Milan Lucic has officially been suspended for Game 3.

So let me get this straight... according to Colin Campbell players are allowed to:
-- Sucker punch an opponent in the face at the drop of the puck while on the wing (Cammalleri)
-- Attempt to elbow an opponent in the jaw, missing by less than an inch (Kostopoulos)
-- Continually eye-gouge an opponent, drawing blood and requiring sutures (Komisarek)
-- Hit a player into the boards while they are celebrating an ENG to seal a playoff game (Lapierre)

However, they are not allowed to do the following or they will be suspended:
-- Punch an opponent in the back of the head while at center (Carcillo)
-- Defend yourself from a charging agitator after already having been elbowed in the face (Lucic)

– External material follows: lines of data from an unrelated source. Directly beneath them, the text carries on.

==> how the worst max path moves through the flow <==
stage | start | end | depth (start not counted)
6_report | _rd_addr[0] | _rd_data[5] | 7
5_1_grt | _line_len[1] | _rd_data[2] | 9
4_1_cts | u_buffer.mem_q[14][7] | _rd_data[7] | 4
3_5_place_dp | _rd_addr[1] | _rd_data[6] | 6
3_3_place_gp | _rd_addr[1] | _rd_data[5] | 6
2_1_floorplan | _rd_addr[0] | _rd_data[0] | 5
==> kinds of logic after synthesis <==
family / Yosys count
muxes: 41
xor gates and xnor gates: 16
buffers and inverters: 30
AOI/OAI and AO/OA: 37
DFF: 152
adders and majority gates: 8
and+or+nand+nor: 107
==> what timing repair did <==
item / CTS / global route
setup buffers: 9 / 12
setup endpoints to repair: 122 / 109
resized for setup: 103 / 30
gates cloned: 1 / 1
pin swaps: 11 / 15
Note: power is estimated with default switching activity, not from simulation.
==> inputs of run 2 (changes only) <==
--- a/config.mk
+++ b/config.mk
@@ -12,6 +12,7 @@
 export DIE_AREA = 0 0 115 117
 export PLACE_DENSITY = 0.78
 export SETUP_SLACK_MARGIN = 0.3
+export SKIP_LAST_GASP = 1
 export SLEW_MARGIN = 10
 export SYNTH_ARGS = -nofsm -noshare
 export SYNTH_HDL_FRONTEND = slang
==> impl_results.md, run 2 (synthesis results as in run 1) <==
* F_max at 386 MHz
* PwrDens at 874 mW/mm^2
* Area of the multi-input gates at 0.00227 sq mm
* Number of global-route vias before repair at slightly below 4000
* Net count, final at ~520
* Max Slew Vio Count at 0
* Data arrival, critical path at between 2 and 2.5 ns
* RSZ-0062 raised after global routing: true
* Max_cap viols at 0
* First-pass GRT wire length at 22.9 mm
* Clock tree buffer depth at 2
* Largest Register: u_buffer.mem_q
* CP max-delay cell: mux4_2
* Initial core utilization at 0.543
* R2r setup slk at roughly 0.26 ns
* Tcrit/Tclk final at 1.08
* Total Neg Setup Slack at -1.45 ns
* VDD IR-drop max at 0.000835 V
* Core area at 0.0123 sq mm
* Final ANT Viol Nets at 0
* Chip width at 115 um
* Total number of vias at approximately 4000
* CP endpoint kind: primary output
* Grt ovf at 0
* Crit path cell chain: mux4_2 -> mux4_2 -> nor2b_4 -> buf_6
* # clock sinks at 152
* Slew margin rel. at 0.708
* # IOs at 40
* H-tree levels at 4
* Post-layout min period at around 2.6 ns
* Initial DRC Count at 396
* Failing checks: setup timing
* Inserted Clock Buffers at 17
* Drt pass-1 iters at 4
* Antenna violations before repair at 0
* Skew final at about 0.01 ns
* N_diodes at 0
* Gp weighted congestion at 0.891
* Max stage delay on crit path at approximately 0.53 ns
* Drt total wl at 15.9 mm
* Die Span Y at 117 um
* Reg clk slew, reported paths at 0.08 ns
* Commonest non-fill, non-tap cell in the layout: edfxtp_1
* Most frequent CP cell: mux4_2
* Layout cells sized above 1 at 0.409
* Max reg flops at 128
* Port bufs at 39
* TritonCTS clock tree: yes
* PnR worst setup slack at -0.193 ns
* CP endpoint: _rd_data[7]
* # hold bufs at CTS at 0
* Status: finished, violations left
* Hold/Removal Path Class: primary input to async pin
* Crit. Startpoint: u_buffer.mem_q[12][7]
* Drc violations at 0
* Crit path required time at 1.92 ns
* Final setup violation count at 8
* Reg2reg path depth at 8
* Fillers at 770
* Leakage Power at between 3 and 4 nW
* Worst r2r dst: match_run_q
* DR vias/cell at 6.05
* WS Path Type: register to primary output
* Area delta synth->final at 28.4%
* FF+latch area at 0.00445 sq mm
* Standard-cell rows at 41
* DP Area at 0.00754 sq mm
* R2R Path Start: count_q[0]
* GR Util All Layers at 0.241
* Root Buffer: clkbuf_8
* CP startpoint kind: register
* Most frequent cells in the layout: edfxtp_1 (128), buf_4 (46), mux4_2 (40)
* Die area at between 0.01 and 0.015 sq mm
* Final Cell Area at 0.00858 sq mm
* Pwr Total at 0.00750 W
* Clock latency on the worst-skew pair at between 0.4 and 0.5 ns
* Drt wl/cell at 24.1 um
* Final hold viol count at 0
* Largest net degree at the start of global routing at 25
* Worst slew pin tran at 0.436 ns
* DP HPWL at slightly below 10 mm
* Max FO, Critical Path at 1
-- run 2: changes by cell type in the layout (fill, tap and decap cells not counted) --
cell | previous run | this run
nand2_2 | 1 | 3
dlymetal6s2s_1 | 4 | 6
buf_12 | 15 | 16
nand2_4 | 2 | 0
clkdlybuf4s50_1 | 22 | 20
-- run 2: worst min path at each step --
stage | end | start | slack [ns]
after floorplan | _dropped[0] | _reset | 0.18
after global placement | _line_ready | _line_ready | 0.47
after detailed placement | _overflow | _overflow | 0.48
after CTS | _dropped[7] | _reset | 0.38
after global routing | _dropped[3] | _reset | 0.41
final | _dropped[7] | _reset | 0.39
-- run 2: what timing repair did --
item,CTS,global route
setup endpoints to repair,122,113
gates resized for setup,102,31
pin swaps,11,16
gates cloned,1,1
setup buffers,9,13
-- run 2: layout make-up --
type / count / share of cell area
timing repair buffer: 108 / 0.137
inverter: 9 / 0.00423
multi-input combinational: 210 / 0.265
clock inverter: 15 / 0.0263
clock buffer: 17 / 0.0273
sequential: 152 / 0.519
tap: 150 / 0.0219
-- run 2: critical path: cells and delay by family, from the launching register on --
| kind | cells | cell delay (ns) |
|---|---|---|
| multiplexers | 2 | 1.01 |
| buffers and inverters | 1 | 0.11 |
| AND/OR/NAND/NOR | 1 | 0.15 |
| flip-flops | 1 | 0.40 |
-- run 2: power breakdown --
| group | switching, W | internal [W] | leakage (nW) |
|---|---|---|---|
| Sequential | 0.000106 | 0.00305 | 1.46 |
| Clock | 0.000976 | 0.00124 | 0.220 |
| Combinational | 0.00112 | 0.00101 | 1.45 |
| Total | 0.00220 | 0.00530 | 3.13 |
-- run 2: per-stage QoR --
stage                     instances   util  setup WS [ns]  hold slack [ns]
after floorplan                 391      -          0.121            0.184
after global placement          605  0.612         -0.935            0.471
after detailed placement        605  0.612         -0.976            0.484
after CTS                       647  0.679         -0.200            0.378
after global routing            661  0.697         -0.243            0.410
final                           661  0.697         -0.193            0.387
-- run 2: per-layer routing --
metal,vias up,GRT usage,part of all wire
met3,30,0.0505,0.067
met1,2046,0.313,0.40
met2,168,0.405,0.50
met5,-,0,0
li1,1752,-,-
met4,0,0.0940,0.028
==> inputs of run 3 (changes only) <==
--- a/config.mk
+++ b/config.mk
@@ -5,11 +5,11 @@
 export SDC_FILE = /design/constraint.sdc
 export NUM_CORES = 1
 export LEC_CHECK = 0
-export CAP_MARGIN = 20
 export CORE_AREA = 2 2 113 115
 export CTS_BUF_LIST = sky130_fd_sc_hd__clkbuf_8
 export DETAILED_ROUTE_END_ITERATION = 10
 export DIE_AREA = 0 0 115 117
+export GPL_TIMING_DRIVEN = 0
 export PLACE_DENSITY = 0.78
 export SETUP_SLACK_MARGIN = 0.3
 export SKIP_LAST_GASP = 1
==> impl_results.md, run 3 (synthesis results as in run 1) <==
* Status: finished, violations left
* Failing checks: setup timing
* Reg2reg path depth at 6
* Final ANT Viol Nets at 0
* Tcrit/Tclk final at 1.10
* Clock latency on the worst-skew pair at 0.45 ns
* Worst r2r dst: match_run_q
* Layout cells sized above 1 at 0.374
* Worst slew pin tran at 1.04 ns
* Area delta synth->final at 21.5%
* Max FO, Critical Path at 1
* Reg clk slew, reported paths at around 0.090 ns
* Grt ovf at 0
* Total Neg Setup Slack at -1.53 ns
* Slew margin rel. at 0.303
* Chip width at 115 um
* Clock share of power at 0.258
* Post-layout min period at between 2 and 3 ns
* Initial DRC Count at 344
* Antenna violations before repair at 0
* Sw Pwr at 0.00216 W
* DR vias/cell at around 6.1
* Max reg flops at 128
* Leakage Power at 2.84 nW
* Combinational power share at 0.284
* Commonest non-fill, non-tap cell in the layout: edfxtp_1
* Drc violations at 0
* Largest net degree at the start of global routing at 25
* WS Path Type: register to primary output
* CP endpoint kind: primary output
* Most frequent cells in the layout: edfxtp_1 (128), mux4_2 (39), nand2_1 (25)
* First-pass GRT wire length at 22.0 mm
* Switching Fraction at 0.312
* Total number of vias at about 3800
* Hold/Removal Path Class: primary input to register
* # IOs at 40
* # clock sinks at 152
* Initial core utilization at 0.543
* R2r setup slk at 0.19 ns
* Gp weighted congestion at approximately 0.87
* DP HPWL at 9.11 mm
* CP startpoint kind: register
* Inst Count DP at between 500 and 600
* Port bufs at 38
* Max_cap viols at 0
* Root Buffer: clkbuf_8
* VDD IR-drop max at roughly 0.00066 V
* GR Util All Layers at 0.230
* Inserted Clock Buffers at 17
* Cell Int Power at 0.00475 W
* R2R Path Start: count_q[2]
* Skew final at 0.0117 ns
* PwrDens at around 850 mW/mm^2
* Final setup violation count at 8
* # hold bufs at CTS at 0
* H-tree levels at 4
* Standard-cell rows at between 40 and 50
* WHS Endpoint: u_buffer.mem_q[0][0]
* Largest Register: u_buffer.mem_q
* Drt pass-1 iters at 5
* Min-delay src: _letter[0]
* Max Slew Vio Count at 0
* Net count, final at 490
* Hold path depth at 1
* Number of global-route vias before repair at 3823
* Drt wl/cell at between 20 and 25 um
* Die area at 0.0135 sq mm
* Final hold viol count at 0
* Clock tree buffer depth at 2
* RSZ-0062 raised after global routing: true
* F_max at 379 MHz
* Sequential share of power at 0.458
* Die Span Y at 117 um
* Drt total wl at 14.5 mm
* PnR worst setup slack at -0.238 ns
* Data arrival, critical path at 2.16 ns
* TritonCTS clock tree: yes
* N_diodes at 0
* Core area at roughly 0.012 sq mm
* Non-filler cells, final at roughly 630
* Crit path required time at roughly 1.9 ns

At the end of a blow-out over Montreal (how sweet that sounds!), Lucic was elbowed/butt-ended in the face by Mathieu Schneider. Like any legit player (this excludes most of Montreal's roster), Lucic went back at Schneider and crosschecked him as payback. This drew the attention of resident PITA Lapierre, who came flying towards Lucic from the side while he was engaged with Schneider. Seeing the oncoming pest, Lucic, already in the defensive position, raised his hands and made contact with Lapierre's head, knocking off his helmet. He was immediately attacked by Komisarek and effectively jumped by THREE Montreal players. On ice, Lucic was given 2 for cross-checking, 5 for fighting (I believe) and 10 misconduct leading to a 5-minute power-play for Montreal. It was only after the game that the call magically transformed into an match penalty for an intent to injure... very curious to say the least.

So Colin Campbell, who just this week laughed off the suggestion of actually deigning to punish Montreal players for blatant attempts to injure, determines that Lucic deserves to be suspended. What is worse is, he is going by Lucic's intent... not his actual actions!

While it is unclear whether Lucic's glove or stick makes contact with Lapierre, what is clear is that he delivered a reckless and forceful blow to the head of his opponent

Apparently Kostopoulos can intend to injure by throwing an elbow but that is acceptable since he didn't actually connect... only Lucic's intents are punishable. Needless to say, the acts of Gary Bete-man and his lap-dog Colin Campbell have SERIOUSLY damaged the integrity of the game. Not only has there been minimal consistency in officiating throughout the season now there is no consistency in discipline either and punishment apparently is determined not by your actions but by your star power and team. How else can you explain a Flyer and Bruin getting punished while Flames and Canadiens' get off scott-free? The only explanation can possibly the star power of players involved (Komisarek, Cammalleri) and the opposition/teams involved. After all, both Boston and Philly have reputations of being rough-and-tumble teams (despite Boston ranking at the bottom of the league in penalties) while Montreal and Pittsburgh (aka Crosby and the Malkinites) are both the media-darlings of the league. That is the only posisble explanation here...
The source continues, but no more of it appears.